Il disagio giovanile pretenderebbe una singolare attenzione, originali e impensabili investimenti. E allora: perché non mettiamo in campo tutte le conoscenze che abbiamo finora acquisito e le tante buone pratiche? E le esperienze comunitarie? E l’aiuto tra pari? E i luoghi dove giovani e motivati educatori e accompagnatori e formatori pensano e agiscono programmi insoliti e personalizzati?

Perché invece che reparti di neuropsichiatria e bonus psicologici, non immaginiamo interventi nella comunità, nelle periferie, nei luoghi dei ragazzi e delle ragazze?

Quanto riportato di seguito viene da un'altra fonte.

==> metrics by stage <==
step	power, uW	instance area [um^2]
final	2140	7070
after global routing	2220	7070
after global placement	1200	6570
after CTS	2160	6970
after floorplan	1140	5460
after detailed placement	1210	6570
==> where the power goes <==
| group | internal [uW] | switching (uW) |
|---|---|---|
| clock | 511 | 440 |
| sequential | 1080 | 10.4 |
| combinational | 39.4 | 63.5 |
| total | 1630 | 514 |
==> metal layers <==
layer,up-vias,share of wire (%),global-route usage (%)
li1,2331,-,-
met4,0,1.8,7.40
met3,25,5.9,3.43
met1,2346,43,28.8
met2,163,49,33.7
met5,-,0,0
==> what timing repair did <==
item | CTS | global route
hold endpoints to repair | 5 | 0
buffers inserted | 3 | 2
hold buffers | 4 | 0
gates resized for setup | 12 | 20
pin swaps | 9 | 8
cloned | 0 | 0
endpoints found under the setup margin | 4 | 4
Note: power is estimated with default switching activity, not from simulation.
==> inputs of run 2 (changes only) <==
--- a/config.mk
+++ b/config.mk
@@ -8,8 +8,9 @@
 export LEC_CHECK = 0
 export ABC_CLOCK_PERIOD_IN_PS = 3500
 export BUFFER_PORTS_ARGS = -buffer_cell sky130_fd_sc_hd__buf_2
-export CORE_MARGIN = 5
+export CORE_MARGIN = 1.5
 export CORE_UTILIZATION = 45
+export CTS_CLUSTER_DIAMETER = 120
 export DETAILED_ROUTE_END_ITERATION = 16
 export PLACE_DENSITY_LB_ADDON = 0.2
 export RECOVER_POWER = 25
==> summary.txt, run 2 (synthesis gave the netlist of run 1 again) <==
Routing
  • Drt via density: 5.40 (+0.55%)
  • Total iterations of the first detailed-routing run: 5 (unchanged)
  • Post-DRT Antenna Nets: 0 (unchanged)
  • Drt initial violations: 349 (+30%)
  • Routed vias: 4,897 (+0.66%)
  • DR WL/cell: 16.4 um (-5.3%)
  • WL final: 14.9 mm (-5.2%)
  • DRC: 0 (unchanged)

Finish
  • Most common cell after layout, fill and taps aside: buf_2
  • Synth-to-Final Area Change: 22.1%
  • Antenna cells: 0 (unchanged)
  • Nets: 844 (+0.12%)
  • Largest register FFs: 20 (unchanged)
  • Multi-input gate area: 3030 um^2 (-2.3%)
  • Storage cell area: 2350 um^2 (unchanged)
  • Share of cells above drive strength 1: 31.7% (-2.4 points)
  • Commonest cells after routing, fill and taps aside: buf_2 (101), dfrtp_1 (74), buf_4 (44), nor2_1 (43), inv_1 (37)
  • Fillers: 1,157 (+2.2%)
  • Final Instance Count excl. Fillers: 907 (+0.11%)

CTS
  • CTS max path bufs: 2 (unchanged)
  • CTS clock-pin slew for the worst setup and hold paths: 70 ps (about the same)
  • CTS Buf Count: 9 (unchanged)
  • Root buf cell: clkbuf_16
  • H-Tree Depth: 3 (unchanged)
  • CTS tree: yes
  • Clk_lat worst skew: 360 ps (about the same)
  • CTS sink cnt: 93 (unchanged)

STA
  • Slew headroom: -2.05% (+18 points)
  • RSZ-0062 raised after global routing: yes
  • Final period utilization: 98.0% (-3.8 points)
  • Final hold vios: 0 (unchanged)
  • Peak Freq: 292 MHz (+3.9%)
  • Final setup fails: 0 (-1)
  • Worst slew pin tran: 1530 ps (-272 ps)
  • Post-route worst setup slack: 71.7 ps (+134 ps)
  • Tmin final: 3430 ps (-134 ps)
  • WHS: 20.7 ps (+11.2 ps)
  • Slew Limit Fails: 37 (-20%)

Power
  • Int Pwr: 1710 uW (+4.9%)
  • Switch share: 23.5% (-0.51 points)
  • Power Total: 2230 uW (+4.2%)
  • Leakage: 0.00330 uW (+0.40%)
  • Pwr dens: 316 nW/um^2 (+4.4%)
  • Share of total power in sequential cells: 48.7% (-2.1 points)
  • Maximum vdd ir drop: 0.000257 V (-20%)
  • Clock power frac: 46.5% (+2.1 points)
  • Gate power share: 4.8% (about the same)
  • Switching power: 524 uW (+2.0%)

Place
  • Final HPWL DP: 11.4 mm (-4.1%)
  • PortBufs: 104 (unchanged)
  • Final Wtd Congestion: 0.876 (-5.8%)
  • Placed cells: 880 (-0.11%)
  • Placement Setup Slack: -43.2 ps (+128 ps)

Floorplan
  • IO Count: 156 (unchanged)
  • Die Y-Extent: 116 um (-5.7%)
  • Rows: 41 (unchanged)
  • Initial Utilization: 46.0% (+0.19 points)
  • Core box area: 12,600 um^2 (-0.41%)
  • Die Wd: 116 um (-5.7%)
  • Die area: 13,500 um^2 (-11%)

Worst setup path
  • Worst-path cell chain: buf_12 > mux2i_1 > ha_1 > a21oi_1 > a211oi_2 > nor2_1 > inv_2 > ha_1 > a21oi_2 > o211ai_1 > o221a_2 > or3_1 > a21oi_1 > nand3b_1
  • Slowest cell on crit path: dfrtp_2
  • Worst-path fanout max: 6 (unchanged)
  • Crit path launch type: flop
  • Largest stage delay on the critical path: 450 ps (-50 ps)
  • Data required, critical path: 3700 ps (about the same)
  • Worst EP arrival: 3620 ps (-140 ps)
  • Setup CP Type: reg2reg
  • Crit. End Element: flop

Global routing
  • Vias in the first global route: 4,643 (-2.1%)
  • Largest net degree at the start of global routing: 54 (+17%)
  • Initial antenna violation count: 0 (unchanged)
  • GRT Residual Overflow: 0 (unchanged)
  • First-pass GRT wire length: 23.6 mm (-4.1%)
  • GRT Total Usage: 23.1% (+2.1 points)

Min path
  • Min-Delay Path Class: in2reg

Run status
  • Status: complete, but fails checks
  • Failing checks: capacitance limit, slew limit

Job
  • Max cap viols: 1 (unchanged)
--- src/verilog/ipdis_decoder.sv ---
// Host I/O decoder and shared interrupt logic of an eight-port serial card.
// Assumes all inputs are asynchronous pins (bus, switches, jumpers, UART irqs).
`timescale 1ns/10ps
`include "ipdis_cfg.svh"

module ipdis_decoder
	import ipdis_pkg::*;
(
	input wire logic clk,
	input wire logic rst_n,
	input wire logic [`IPDIS_ADDR_W-1:0] host_addr,
	input wire logic host_aen,
	input wire logic host_ior_n,
	input wire logic host_iow_n,
	input wire logic [6:0] base_sw_off,
	input wire logic [`IPDIS_CHAN_N-1:0] chan_irq,
	input wire logic [`IPDIS_CHAN_N-1:0][`IPDIS_LEVEL_W-1:0] irq_jumper,
	input wire logic slot_8bit,
	output logic [`IPDIS_CHAN_N-1:0] chan_cs_n,
	output logic [`IPDIS_REG_W-1:0] chan_reg_sel,
	output logic [7:0] status_rd_data,
	output logic status_rd_oe,
	output logic [`IPDIS_LEVEL_N-1:0] host_irq
);

	ipdis_state_s st_q;
	ipdis_state_s st_d;
	logic [`IPDIS_LEVEL_N-1:0] lvl_or;

	// ----------------------------------------
	// Level routing
	// ----------------------------------------
	genvar gl;
	generate
		for (gl = 0; gl < `IPDIS_LEVEL_N; gl++) begin : g_lvl
			logic [`IPDIS_CHAN_N-1:0] hit;
			for (genvar gc = 0; gc < `IPDIS_CHAN_N; gc++) begin : g_ch
				assign hit[gc] = st_q.chirq_s[gc] && (st_q.jmp_s[gc] == ipdis_level_t'(gl));
			end
			// Only levels 2-7 and 10-15 without 13 exist on the card
			if ((gl >= 2 && gl <= 7) || (gl >= 10 && gl <= 15 && gl != 13)) begin : g_ok
				if (gl >= `IPDIS_LVL_UPPER) begin : g_up
					assign lvl_or[gl] = |hit && !st_q.slot8_s;
				end else begin : g_lo
					assign lvl_or[gl] = |hit;
				end
			end else begin : g_none
				assign lvl_or[gl] = 1'b0;
			end
		end
	endgenerate

	// ----------------------------------------
	// Decode
	// ----------------------------------------
	always_comb begin
		logic [6:0] ofs;
		logic base_ok;
		logic in_win;
		logic stat_hit;
		logic access;
		ofs = 7'h00;
		base_ok = 1'b0;
		in_win = 1'b0;
		stat_hit = 1'b0;
		access = 1'b0;
		st_d = st_q;
		// Two-flop synchronisers on every pin
		st_d.addr_m = host_addr;
		st_d.addr_s = st_q.addr_m;
		st_d.ctl_m = '{aen: host_aen, ior_n: host_ior_n, iow_n: host_iow_n};
		st_d.ctl_s = st_q.ctl_m;
		st_d.sw_m = base_sw_off;
		st_d.sw_s = st_q.sw_m;
		st_d.chirq_m = chan_irq;
		st_d.chirq_s = st_q.chirq_m;
		st_d.jmp_m = irq_jumper;
		st_d.jmp_s = st_q.jmp_m;
		st_d.slot8_m = slot_8bit;
		st_d.slot8_s = st_q.slot8_m;
		// Switch off counts as one, so the synced level is the base directly
		ofs = 7'(st_q.addr_s[9:3] - st_q.sw_s);
		base_ok = st_q.sw_s >= `IPDIS_BASE_MIN;
		in_win = base_ok && (st_q.addr_s[15:10] == 6'h00) && (st_q.addr_s[9:3] >= st_q.sw_s)
			&& (ofs < `IPDIS_CHAN_SPAN);
		stat_hit = base_ok && ((st_q.addr_s & ~16'h0007) == ({6'h00, st_q.sw_s, 3'h0} | `IPDIS_STATUS_OFS));
		access = !st_q.ctl_s.aen && !(st_q.ctl_s.ior_n && st_q.ctl_s.iow_n);
		st_d.cs_n = `IPDIS_CS_N_RST;
		if (access && in_win) begin
			st_d.cs_n[ofs[2:0]] = 1'b0;
		end
		st_d.reg_sel = st_q.addr_s[2:0];
		st_d.rd_oe = 1'b0;
		st_d.rd_data = `IPDIS_DATA_RST;
		// Writes to the status address are ignored
		if (!st_q.ctl_s.aen && !st_q.ctl_s.ior_n && stat_hit) begin
			st_d.rd_oe = 1'b1;
			st_d.rd_data = st_q.chirq_s;
		end
		st_d.irq = lvl_or;
	end

	// ----------------------------------------
	// State register
	// ----------------------------------------
	always_ff @(posedge clk or negedge rst_n) begin
		if (!rst_n) begin
			st_q <= '0;
			st_q.cs_n <= `IPDIS_CS_N_RST;
			st_q.ctl_m <= '{aen: 1'b1, ior_n: 1'b1, iow_n: 1'b1};
			st_q.ctl_s <= '{aen: 1'b1, ior_n: 1'b1, iow_n: 1'b1};
		end else begin
			st_q <= st_d;
		end
	end

	// ----------------------------------------
	// Outputs
	// ----------------------------------------
	assign chan_cs_n = st_q.cs_n;
	assign chan_reg_sel = st_q.reg_sel;
	assign status_rd_data = st_q.rd_data;
	assign status_rd_oe = st_q.rd_oe;
	assign host_irq = st_q.irq;

	// ----------------------------------------
	// Per-channel checks
	// ----------------------------------------
	for (genvar gc = 0; gc < `IPDIS_CHAN_N; gc++) begin : g_chk

	end
endmodule

--- config.mk ---
export PLATFORM = sky130hd
export DESIGN_NAME = ipdis_decoder
export DESIGN_NICKNAME = d
export VERILOG_FILES = /design/src/verilog/ipdis_pkg.sv /design/src/verilog/ipdis_decoder.sv
export VERILOG_INCLUDE_DIRS = /design/src /design/src/verilog
export SDC_FILE = /design/constraint.sdc
export NUM_CORES = 1
export LEC_CHECK = 0
export CORE_MARGIN = 2
export CORE_UTILIZATION = 37
export CTS_CLUSTER_DIAMETER = 120
export CTS_CLUSTER_SIZE = 16
export DETAILED_ROUTE_END_ITERATION = 8
export DONT_BUFFER_PORTS = 1
export PLACE_DENSITY = 0.57
export SLEW_MARGIN = 5
export SYNTH_ARGS = -nofsm -noshare
export SYNTH_HDL_FRONTEND = slang
export SYNTH_SLANG_ARGS = --single-unit
export TNS_END_PERCENT = 50
--- constraint.sdc ---
create_clock -name clk -period 2.3 [get_ports clk]
set_clock_uncertainty 0.2 [all_clocks]
set_input_delay 0.46 -clock clk [delete_from_list [all_inputs] [get_ports clk]]
set_output_delay 0.46 -clock clk [all_outputs]
set_load 0.03 [all_outputs]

Perché le risorse per i bonus non si investono per rendere belle e attraenti le periferie, gli spazi per lo sport, gli oratori, i luoghi dove fare musica, teatro, scrittura, o anche niente? E perché non si pensa a un grande, immenso investimento che abbia come oggetto e tormento principale la scuola? Quando gli operatori della scuola potranno essere retribuiti come tutti i loro colleghi europei? Perché le nostre scuole non possono diventare i luoghi più belli di quel territorio? Luoghi da desiderare e da vivere per i ragazzi e le ragazze? Perché una scuola media inferiore, superiore, elementare, non può restare aperta e accogliente dalla mattina alla sera?

Già ora giovani operatori, strani e inimmaginabili, servizi pubblici, fantasiose cooperative sociali, associazioni di genitori, hanno dimostrato quanto l’impensabile può diventare realtà. In ogni luogo, perfino a Scampia.

E’ di una salute mentale collettiva che abbiamo bisogno.